Exercise description — The expected output is the line with "- MIN_ROUTING_LAYER: not set -> met1" followed by every remaining line of the entries, all repeated exactly.
- Opening Delimiter -
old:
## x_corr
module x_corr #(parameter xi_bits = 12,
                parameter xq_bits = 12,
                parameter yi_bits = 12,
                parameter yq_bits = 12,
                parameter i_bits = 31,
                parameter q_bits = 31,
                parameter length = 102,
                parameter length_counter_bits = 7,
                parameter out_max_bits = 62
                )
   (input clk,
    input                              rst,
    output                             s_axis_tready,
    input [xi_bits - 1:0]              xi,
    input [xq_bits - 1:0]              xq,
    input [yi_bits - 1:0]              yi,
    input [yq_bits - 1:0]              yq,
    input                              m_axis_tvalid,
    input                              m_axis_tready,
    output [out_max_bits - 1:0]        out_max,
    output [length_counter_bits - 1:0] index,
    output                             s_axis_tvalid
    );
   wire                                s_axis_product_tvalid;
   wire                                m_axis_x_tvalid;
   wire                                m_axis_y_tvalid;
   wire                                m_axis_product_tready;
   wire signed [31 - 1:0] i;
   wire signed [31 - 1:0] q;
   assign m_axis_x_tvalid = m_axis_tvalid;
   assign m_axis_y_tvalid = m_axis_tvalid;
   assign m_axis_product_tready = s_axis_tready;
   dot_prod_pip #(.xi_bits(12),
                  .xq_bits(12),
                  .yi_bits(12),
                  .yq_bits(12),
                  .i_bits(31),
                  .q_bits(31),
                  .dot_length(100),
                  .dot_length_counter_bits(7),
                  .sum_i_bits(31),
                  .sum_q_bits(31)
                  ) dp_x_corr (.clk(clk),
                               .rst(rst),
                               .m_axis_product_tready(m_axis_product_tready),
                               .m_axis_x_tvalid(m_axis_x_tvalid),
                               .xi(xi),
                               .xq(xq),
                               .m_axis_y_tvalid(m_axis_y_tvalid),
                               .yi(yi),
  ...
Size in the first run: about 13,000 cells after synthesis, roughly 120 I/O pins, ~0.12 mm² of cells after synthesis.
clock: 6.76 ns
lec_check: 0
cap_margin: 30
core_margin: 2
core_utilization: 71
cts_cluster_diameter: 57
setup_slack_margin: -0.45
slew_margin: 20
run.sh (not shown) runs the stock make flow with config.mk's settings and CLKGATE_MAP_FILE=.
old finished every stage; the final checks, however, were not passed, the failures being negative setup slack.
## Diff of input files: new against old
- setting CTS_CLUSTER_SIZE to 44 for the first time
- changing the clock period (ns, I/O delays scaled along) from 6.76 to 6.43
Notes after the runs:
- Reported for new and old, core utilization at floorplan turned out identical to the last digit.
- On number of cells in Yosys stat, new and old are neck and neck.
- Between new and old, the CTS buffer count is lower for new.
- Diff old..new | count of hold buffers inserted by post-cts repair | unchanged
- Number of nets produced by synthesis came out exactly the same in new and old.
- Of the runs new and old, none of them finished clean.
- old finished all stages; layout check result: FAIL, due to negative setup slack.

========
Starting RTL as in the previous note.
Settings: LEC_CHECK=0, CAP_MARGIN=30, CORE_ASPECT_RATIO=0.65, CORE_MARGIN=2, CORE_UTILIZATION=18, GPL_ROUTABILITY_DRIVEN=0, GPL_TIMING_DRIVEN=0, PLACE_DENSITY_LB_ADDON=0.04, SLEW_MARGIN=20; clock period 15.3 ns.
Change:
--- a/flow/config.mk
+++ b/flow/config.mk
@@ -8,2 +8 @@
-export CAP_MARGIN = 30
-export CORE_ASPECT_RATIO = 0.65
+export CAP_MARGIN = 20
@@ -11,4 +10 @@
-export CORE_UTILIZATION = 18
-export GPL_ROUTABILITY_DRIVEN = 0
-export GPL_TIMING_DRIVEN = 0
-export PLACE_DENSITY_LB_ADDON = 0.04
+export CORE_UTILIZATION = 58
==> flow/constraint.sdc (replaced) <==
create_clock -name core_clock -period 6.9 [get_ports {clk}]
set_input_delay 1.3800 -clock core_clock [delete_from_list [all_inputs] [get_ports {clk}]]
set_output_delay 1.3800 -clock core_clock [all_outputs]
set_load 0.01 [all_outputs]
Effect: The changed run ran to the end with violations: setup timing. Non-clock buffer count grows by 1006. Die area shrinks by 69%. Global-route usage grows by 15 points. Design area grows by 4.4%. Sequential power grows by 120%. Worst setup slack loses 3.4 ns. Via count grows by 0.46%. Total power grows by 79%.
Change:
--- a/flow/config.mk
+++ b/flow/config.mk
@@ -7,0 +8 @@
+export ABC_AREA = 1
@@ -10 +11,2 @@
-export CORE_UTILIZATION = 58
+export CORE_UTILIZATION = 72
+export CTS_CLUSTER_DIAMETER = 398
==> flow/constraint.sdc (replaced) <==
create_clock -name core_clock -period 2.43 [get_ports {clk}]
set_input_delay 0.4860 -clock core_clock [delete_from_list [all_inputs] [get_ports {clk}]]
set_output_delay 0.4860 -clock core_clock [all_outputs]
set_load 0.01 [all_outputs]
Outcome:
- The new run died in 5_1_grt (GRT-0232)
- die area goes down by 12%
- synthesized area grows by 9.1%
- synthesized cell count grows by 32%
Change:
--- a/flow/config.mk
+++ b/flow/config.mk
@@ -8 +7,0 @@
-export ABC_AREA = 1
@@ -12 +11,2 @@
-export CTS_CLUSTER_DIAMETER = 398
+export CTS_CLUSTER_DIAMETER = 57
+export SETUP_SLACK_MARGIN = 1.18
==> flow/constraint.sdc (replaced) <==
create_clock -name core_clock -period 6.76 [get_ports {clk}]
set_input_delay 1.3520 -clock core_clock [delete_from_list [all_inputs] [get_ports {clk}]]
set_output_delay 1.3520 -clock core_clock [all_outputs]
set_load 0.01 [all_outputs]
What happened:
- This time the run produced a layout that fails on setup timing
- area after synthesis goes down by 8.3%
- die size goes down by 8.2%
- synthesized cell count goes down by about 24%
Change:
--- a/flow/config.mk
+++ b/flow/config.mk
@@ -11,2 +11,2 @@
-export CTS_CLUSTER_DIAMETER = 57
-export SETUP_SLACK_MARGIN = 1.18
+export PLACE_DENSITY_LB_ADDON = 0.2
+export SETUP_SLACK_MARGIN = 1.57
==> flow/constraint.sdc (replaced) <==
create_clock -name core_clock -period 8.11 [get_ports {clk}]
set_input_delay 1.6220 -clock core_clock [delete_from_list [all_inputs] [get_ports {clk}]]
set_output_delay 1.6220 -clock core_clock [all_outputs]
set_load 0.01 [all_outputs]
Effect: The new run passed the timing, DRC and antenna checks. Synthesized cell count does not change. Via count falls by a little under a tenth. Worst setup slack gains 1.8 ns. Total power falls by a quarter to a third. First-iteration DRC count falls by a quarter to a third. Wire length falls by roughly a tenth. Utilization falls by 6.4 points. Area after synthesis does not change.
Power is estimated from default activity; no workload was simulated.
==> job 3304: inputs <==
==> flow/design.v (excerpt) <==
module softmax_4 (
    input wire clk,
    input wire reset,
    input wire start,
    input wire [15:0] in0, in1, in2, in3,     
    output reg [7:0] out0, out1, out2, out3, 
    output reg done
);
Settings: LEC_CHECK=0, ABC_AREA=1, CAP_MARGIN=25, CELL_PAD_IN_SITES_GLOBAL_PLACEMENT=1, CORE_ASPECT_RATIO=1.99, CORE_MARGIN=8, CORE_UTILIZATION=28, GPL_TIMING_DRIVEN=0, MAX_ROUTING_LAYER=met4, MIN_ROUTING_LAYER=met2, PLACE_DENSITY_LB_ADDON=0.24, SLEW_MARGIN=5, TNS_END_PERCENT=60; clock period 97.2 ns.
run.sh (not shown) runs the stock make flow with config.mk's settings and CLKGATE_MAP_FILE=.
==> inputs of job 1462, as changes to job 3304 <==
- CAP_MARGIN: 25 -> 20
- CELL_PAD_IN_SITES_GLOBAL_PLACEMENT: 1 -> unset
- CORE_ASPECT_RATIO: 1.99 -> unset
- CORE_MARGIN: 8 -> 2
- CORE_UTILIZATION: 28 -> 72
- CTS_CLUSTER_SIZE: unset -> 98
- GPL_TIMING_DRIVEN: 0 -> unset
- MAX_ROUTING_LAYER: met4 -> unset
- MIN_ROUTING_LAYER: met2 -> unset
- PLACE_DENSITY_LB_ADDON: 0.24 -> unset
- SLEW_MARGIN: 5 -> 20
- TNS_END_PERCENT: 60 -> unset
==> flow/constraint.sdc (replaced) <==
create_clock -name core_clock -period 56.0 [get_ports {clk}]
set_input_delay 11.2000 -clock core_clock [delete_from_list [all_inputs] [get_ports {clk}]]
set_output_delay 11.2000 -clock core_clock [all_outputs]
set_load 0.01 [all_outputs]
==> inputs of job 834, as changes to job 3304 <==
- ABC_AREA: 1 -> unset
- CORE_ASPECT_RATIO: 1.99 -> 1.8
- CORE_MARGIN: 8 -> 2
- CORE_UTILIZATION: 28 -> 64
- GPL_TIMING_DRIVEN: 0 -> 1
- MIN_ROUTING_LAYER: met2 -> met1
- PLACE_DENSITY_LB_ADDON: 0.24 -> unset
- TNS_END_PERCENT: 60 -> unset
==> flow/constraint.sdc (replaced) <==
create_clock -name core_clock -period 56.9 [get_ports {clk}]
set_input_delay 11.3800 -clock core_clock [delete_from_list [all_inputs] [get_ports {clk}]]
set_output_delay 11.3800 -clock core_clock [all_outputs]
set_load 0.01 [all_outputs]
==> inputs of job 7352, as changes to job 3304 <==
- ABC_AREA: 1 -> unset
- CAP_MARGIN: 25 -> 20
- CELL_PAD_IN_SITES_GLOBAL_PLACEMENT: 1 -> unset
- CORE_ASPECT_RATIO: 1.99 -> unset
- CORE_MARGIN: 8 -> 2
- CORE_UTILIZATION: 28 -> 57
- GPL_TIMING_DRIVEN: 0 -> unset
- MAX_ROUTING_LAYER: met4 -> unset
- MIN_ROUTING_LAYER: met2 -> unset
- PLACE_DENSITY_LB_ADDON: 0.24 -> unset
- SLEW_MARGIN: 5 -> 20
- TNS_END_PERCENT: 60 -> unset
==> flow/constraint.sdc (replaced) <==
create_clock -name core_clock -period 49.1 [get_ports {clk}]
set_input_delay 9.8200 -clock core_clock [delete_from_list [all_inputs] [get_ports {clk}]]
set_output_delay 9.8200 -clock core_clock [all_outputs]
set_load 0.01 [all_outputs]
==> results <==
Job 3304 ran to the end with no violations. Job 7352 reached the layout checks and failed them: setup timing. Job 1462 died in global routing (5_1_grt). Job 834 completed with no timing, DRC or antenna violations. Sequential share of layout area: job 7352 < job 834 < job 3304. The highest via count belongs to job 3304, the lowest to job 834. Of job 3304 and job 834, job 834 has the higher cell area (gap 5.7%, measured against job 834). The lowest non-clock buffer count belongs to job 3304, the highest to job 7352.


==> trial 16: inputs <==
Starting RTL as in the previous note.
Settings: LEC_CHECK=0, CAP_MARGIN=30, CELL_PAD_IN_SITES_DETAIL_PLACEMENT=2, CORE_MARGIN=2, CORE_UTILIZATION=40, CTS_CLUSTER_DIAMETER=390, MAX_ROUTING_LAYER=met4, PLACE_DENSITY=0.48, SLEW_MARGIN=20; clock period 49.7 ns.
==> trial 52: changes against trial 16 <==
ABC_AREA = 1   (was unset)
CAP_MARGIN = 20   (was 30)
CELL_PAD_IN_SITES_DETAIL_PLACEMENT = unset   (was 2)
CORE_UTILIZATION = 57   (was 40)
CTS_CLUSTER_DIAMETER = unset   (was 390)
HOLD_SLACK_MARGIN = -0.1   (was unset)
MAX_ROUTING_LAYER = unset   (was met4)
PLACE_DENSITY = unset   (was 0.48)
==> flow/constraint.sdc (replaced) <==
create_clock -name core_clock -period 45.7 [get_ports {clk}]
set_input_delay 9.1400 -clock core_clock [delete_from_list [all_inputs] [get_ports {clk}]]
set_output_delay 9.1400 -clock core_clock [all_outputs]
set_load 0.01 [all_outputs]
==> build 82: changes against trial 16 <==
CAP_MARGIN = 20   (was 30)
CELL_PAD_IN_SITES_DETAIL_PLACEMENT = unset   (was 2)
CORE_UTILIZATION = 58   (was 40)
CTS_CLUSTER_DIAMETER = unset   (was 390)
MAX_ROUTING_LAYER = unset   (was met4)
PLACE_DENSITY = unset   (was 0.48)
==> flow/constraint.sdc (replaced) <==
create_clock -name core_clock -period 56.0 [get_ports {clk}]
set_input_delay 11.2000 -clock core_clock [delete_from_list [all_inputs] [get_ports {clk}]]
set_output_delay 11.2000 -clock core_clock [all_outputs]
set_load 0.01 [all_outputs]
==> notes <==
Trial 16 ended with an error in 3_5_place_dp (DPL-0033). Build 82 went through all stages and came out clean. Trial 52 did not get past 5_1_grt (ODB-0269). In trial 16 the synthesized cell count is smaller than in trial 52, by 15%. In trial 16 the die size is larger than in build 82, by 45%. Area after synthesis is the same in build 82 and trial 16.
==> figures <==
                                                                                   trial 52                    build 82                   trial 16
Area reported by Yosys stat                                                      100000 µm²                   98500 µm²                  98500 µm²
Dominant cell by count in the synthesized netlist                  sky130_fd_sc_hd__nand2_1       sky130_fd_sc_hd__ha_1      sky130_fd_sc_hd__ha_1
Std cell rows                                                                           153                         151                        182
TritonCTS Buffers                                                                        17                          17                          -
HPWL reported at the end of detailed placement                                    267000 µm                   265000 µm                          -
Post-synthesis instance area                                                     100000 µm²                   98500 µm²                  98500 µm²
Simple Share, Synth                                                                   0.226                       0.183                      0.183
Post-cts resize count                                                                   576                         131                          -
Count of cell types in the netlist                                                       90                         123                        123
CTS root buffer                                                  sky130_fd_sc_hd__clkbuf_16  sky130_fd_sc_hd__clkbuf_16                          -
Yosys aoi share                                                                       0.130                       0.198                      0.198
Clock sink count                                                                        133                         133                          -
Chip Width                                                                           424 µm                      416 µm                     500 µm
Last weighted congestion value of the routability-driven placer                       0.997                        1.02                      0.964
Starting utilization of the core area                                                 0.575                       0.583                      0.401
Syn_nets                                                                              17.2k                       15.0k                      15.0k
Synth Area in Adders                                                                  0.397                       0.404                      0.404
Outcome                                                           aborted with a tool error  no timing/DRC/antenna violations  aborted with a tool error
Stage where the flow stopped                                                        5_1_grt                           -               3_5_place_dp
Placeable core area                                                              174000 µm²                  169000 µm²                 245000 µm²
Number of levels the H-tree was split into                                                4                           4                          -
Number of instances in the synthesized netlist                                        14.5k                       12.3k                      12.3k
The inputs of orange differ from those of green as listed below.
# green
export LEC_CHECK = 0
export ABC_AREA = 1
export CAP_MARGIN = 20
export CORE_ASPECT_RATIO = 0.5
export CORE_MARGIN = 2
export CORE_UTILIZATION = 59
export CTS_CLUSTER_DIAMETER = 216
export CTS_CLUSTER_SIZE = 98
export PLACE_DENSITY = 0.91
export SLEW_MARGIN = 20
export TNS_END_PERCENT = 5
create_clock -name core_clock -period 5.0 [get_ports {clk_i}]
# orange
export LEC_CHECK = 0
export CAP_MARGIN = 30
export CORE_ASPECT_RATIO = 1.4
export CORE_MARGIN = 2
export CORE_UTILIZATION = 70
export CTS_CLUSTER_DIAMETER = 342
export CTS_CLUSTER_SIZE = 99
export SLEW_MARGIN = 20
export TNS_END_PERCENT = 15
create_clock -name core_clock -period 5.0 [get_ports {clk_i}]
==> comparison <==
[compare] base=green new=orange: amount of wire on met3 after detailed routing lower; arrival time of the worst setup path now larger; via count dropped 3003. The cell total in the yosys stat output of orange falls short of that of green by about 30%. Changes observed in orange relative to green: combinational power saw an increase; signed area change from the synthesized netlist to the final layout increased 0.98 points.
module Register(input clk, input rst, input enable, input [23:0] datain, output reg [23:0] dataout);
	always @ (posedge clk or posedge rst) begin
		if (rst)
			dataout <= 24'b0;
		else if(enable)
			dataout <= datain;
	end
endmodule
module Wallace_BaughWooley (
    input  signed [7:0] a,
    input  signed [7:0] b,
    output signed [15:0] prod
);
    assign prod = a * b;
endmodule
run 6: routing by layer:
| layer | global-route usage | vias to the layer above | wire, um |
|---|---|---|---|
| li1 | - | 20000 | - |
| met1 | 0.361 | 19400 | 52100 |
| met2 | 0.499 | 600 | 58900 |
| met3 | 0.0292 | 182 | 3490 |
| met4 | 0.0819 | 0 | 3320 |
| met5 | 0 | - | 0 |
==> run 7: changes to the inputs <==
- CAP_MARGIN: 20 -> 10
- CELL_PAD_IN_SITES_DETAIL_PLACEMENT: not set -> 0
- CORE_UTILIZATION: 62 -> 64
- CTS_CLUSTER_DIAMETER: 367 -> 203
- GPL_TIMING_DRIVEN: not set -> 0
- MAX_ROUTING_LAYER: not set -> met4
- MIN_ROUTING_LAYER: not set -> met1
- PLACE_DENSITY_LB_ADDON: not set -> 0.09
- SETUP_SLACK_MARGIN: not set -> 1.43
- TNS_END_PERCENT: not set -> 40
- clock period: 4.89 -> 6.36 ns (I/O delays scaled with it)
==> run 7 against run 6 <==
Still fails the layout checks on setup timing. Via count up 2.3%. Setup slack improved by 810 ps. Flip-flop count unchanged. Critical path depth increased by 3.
- Closing Delimiter -
Reply to the task —
- MIN_ROUTING_LAYER: not set -> met1
- PLACE_DENSITY_LB_ADDON: not set -> 0.09
- SETUP_SLACK_MARGIN: not set -> 1.43
- TNS_END_PERCENT: not set -> 40
- clock period: 4.89 -> 6.36 ns (I/O delays scaled with it)
==> run 7 against run 6 <==
Still fails the layout checks on setup timing. Via count up 2.3%. Setup slack improved by 810 ps. Flip-flop count unchanged. Critical path depth increased by 3.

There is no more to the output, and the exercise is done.